Ney has taught first, second, third and fifth grade, and her post-graduate studies included topics related to math, the earth sciences and technology. She plans to instruct the older children; Maureen Hendricks, a retired elementary teacher whose undergraduate degree is in early childhood, will teach ages 3 and older.

Both Hendricks and Ney boast impressive resumes. Hendricks was a lab teacher at UW-Stout and administered the Wisconsin in Scotland program; Ney studied science education at Virginia Tech and has won a number of teaching awards and fellowships.

Ney, Hendricks and the other instructors are volunteering to teach the program. Both women hope to inspire good stewardship – the responsible management of resources – in students.

“Obviously, small children cannot do things globally,” Ney said. “What we want them to do is think globally and act locally.”

For a child, taking good care of animals, weeding the garden and recycling are just a few ways to exercise good stewardship at home, Hendricks added.

Ney worries children are becoming increasingly “citified,” and she hopes urban kids who are in the area visiting grandparents will come to learn more about nature. Local kids can also expand on their knowledge of the natural world.

“A lot of children up here are hunting or fishing,” Hendricks said. “They’re working the land or chopping wood. We’re taking some at-home interests and building on them.”

“I think there’s a whole lot of creativity and that kind of freethinking that comes from communing with nature,” said Ney. “That’s what we want to provide for these students.”

“It also teaches accountability,” added Hendricks.

Science fun in the sun

“What we’re doing is, each day, the activities are going to be structured,” Ney said. “They’re going to follow an order.”

Session topics include ocean life, plants, animals and the water cycle.

Each day, students will begin by focusing on an orienteering passage, usually from the Old Testament book of Genesis, and doing a compass-based activity. They will read stories, play a game, learn a musical verse, do an art project and end the morning in reflection.

One art project involves constructing a rain stick. Another day, students will create a gyotaku fish print.

“It’s a fascinating Japanese art,” added Ney. “The kids, they love doing this.”

Children will get lots of practice using a compass rose, a survival skill that can also help in recreational activities like geocaching and letterboxing.

“To them it’s a treasure hunt,” Ney added.

Older kids will lead the activity, while younger children follow along. Ney has taught similar lessons to children as young as 4 years old.

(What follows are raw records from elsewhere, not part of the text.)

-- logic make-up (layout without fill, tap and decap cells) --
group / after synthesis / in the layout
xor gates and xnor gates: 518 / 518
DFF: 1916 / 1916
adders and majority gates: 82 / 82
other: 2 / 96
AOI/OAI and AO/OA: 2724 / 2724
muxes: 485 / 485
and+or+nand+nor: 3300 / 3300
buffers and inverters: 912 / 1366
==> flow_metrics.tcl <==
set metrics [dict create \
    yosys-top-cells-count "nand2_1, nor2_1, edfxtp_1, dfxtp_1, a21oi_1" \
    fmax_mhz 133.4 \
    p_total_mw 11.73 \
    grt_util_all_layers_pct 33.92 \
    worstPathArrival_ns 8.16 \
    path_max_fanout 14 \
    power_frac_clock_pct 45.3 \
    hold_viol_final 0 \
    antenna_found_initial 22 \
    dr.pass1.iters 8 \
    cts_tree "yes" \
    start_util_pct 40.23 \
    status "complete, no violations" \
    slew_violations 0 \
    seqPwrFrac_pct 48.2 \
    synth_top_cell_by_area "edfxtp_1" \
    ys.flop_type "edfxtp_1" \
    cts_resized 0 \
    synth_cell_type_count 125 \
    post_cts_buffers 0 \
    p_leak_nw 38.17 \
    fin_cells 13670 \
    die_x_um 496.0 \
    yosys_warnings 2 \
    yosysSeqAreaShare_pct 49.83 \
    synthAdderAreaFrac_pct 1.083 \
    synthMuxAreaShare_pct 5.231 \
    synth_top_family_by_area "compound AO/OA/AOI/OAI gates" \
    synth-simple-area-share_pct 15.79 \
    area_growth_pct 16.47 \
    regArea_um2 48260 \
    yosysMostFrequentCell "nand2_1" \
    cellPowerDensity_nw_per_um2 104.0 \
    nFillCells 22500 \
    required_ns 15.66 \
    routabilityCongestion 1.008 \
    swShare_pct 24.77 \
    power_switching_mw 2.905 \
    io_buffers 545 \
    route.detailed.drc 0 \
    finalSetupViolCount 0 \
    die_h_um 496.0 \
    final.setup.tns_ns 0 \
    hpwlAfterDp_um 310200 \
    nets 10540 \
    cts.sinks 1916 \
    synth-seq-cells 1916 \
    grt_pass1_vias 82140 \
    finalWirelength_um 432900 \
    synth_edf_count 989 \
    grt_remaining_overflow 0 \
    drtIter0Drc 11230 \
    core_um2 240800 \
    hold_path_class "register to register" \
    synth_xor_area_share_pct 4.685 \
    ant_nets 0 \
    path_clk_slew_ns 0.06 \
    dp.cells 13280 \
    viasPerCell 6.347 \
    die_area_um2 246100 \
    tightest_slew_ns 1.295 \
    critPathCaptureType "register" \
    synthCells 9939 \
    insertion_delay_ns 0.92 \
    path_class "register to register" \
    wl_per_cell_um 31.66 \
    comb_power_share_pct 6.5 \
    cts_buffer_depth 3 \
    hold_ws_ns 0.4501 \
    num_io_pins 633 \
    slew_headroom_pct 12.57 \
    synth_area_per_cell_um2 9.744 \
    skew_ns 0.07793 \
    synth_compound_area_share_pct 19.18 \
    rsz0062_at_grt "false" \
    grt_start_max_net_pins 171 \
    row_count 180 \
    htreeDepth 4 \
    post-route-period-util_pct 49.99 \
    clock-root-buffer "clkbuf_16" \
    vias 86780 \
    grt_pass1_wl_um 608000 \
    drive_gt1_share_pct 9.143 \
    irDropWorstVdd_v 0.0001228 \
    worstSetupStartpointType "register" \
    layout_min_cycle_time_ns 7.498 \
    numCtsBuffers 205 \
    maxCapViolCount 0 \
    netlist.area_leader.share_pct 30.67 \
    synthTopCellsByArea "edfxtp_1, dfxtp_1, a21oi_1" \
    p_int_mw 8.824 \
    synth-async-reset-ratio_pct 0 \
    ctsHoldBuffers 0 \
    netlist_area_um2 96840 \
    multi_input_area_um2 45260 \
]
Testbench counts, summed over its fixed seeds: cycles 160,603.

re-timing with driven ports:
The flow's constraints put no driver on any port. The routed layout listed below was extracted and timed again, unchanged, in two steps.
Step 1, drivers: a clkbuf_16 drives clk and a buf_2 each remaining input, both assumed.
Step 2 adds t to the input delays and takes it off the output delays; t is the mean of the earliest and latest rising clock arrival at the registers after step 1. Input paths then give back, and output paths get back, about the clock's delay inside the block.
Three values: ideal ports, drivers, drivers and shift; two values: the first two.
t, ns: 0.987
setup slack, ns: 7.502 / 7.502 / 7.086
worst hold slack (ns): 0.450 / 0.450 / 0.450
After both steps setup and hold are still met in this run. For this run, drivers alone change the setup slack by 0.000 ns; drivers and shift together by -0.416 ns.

“All of these activities …will be interactive, outdoors,” she added. “There are a lot of environmental activities that really teach what is essential in the environment.”

Both Hendricks and Ney agree the activities will be tailored to the ages of participants. To keep the program interfaith, they are using the text shared by Christians, Jews and Muslims.

“We’re not doing anything that’s New Testament,” Ney said. “It’s God that we’re talking about.”

“I think what we’re really concentrating on … is just global appreciation of our world, and how we make that work in our little world,” Hendricks added. “Make it applicable to their family life – treasuring what God gave you.”

In the event of inclement weather, all sessions will be moved indoors.